Would you please retype, exactly, the lines of the listing below between the line with "- Job 9779 vs. job 6626: multi-input" and the line with "set_output_delay 7.0000 -clock", inclusive?

□ □ □ □ □ □ □

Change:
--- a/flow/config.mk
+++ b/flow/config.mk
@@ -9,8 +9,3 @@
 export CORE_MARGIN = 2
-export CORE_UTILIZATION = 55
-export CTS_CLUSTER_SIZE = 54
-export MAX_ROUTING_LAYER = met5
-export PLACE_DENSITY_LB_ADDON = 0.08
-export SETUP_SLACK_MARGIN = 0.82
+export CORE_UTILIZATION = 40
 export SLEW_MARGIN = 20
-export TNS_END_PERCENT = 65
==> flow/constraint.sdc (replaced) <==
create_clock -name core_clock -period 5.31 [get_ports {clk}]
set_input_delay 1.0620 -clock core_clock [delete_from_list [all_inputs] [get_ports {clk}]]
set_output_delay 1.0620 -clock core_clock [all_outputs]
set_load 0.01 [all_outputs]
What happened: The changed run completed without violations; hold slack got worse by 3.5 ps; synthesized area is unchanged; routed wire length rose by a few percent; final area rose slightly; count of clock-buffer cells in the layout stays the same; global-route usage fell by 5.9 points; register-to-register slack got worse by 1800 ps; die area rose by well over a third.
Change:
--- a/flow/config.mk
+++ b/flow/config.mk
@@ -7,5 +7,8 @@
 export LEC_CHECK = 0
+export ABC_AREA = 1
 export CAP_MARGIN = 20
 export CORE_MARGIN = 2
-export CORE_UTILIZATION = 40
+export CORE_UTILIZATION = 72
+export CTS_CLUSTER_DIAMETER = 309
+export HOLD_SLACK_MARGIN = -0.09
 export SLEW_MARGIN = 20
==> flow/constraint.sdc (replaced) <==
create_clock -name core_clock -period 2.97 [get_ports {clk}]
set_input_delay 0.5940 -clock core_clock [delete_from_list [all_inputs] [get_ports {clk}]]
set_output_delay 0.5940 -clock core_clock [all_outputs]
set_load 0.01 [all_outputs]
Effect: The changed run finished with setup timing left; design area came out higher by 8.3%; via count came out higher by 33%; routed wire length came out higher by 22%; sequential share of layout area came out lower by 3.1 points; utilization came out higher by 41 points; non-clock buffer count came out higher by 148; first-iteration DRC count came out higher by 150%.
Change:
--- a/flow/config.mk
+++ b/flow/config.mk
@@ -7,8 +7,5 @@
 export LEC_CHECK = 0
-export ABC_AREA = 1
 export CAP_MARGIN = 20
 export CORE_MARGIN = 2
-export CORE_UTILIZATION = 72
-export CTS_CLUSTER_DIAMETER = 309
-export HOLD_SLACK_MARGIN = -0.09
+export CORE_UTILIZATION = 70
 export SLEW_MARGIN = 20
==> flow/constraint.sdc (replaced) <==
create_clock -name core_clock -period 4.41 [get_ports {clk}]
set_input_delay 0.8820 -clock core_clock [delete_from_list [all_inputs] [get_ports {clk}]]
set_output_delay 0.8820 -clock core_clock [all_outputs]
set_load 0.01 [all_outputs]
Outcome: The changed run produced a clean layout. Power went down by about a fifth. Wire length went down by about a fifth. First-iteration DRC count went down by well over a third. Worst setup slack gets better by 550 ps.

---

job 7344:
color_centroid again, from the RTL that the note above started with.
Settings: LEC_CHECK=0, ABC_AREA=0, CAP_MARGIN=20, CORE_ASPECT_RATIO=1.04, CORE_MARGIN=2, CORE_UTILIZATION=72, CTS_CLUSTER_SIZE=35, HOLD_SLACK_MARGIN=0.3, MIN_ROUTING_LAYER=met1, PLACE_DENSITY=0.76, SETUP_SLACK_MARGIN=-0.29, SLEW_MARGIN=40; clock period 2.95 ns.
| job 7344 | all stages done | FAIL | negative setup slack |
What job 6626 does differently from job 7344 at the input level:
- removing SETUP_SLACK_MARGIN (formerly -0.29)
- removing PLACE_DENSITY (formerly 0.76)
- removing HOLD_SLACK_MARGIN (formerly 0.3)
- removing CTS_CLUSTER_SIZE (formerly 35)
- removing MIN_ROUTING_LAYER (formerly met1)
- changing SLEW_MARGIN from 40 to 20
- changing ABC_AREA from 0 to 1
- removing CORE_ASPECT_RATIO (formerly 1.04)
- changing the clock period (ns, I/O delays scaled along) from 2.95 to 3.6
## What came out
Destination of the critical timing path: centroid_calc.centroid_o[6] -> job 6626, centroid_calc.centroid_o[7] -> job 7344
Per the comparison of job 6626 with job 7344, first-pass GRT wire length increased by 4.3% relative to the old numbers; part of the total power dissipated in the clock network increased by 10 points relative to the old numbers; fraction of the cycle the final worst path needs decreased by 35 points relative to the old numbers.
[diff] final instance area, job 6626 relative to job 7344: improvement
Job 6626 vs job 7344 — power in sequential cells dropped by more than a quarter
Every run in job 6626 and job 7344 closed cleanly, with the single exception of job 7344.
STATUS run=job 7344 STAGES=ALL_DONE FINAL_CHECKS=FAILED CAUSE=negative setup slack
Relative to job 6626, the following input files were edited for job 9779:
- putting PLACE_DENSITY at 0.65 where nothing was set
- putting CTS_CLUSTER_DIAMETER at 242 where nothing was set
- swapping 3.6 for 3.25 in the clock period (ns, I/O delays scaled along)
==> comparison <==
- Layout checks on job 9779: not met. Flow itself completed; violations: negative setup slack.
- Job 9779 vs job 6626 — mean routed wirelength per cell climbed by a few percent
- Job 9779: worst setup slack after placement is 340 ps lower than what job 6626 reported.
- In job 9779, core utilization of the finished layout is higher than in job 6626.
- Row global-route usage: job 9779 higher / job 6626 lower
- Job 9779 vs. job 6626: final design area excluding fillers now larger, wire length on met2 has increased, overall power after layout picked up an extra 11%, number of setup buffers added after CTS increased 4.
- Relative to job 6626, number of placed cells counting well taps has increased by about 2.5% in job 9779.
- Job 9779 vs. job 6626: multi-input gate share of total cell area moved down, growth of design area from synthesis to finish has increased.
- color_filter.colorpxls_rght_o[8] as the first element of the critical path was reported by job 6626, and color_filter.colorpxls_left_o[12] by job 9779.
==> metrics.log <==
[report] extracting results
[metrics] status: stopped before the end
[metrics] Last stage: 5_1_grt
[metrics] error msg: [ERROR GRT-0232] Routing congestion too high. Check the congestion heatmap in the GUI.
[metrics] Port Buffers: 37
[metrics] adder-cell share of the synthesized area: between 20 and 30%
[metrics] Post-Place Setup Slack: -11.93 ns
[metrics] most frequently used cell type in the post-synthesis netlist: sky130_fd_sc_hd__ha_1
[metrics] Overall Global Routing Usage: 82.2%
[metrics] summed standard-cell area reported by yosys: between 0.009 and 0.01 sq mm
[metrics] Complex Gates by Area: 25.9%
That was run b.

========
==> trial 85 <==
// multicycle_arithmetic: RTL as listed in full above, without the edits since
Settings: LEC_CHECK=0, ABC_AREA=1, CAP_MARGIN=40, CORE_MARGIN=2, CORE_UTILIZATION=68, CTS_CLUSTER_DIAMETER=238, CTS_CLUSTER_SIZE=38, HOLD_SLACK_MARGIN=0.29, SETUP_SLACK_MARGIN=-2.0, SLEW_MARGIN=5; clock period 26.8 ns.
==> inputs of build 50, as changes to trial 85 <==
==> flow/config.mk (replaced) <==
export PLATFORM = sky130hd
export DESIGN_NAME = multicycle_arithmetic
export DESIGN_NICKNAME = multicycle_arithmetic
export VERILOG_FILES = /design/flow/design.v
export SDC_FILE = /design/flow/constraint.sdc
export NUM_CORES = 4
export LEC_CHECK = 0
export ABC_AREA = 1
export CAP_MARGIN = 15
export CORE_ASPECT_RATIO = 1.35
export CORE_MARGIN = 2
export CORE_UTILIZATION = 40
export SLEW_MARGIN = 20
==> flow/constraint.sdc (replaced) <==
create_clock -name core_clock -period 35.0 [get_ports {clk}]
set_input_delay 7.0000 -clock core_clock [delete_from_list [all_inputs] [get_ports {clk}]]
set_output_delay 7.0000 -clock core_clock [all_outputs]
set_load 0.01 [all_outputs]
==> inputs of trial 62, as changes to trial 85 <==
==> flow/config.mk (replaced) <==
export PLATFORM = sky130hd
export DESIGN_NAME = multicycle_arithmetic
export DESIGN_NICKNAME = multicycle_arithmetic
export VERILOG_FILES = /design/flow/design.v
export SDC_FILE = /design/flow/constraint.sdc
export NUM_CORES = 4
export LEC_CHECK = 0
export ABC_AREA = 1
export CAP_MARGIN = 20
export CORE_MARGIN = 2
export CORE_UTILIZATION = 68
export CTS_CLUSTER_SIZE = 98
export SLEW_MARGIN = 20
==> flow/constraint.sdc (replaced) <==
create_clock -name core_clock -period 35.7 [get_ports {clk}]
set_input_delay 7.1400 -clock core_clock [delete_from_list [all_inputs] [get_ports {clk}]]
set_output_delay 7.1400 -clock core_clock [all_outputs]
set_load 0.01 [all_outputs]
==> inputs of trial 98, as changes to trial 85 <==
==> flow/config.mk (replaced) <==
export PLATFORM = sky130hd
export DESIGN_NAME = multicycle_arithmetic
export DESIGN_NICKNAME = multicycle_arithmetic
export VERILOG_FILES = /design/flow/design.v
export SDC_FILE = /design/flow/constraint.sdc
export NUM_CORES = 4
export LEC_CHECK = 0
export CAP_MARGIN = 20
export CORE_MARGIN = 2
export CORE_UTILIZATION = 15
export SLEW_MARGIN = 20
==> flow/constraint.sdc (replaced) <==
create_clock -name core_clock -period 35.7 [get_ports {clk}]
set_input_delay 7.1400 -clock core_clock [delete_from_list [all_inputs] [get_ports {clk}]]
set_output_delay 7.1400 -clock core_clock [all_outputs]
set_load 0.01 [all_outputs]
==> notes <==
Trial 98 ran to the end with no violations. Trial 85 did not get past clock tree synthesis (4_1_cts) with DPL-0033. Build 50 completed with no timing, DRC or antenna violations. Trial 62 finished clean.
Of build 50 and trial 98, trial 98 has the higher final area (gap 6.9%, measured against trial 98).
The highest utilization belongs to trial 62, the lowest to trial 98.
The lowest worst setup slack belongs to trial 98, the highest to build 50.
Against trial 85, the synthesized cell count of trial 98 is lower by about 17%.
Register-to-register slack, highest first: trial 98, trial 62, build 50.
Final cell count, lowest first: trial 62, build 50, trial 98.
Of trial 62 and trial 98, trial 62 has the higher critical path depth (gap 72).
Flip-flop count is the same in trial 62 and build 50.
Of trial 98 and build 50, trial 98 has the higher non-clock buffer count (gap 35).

□ □ □ □ □ □ □

Answer space:
- Job 9779 vs. job 6626: multi-input gate share of total cell area moved down, growth of design area from synthesis to finish has increased.
- color_filter.colorpxls_rght_o[8] as the first element of the critical path was reported by job 6626, and color_filter.colorpxls_left_o[12] by job 9779.
==> metrics.log <==
[report] extracting results
[metrics] status: stopped before the end
[metrics] Last stage: 5_1_grt
[metrics] error msg: [ERROR GRT-0232] Routing congestion too high. Check the congestion heatmap in the GUI.
[metrics] Port Buffers: 37
[metrics] adder-cell share of the synthesized area: between 20 and 30%
[metrics] Post-Place Setup Slack: -11.93 ns
[metrics] most frequently used cell type in the post-synthesis netlist: sky130_fd_sc_hd__ha_1
[metrics] Overall Global Routing Usage: 82.2%
[metrics] summed standard-cell area reported by yosys: between 0.009 and 0.01 sq mm
[metrics] Complex Gates by Area: 25.9%
That was run b.

========
==> trial 85 <==
// multicycle_arithmetic: RTL as listed in full above, without the edits since
Settings: LEC_CHECK=0, ABC_AREA=1, CAP_MARGIN=40, CORE_MARGIN=2, CORE_UTILIZATION=68, CTS_CLUSTER_DIAMETER=238, CTS_CLUSTER_SIZE=38, HOLD_SLACK_MARGIN=0.29, SETUP_SLACK_MARGIN=-2.0, SLEW_MARGIN=5; clock period 26.8 ns.
==> inputs of build 50, as changes to trial 85 <==
==> flow/config.mk (replaced) <==
export PLATFORM = sky130hd
export DESIGN_NAME = multicycle_arithmetic
export DESIGN_NICKNAME = multicycle_arithmetic
export VERILOG_FILES = /design/flow/design.v
export SDC_FILE = /design/flow/constraint.sdc
export NUM_CORES = 4
export LEC_CHECK = 0
export ABC_AREA = 1
export CAP_MARGIN = 15
export CORE_ASPECT_RATIO = 1.35
export CORE_MARGIN = 2
export CORE_UTILIZATION = 40
export SLEW_MARGIN = 20
==> flow/constraint.sdc (replaced) <==
create_clock -name core_clock -period 35.0 [get_ports {clk}]
set_input_delay 7.0000 -clock core_clock [delete_from_list [all_inputs] [get_ports {clk}]]
set_output_delay 7.0000 -clock core_clock [all_outputs]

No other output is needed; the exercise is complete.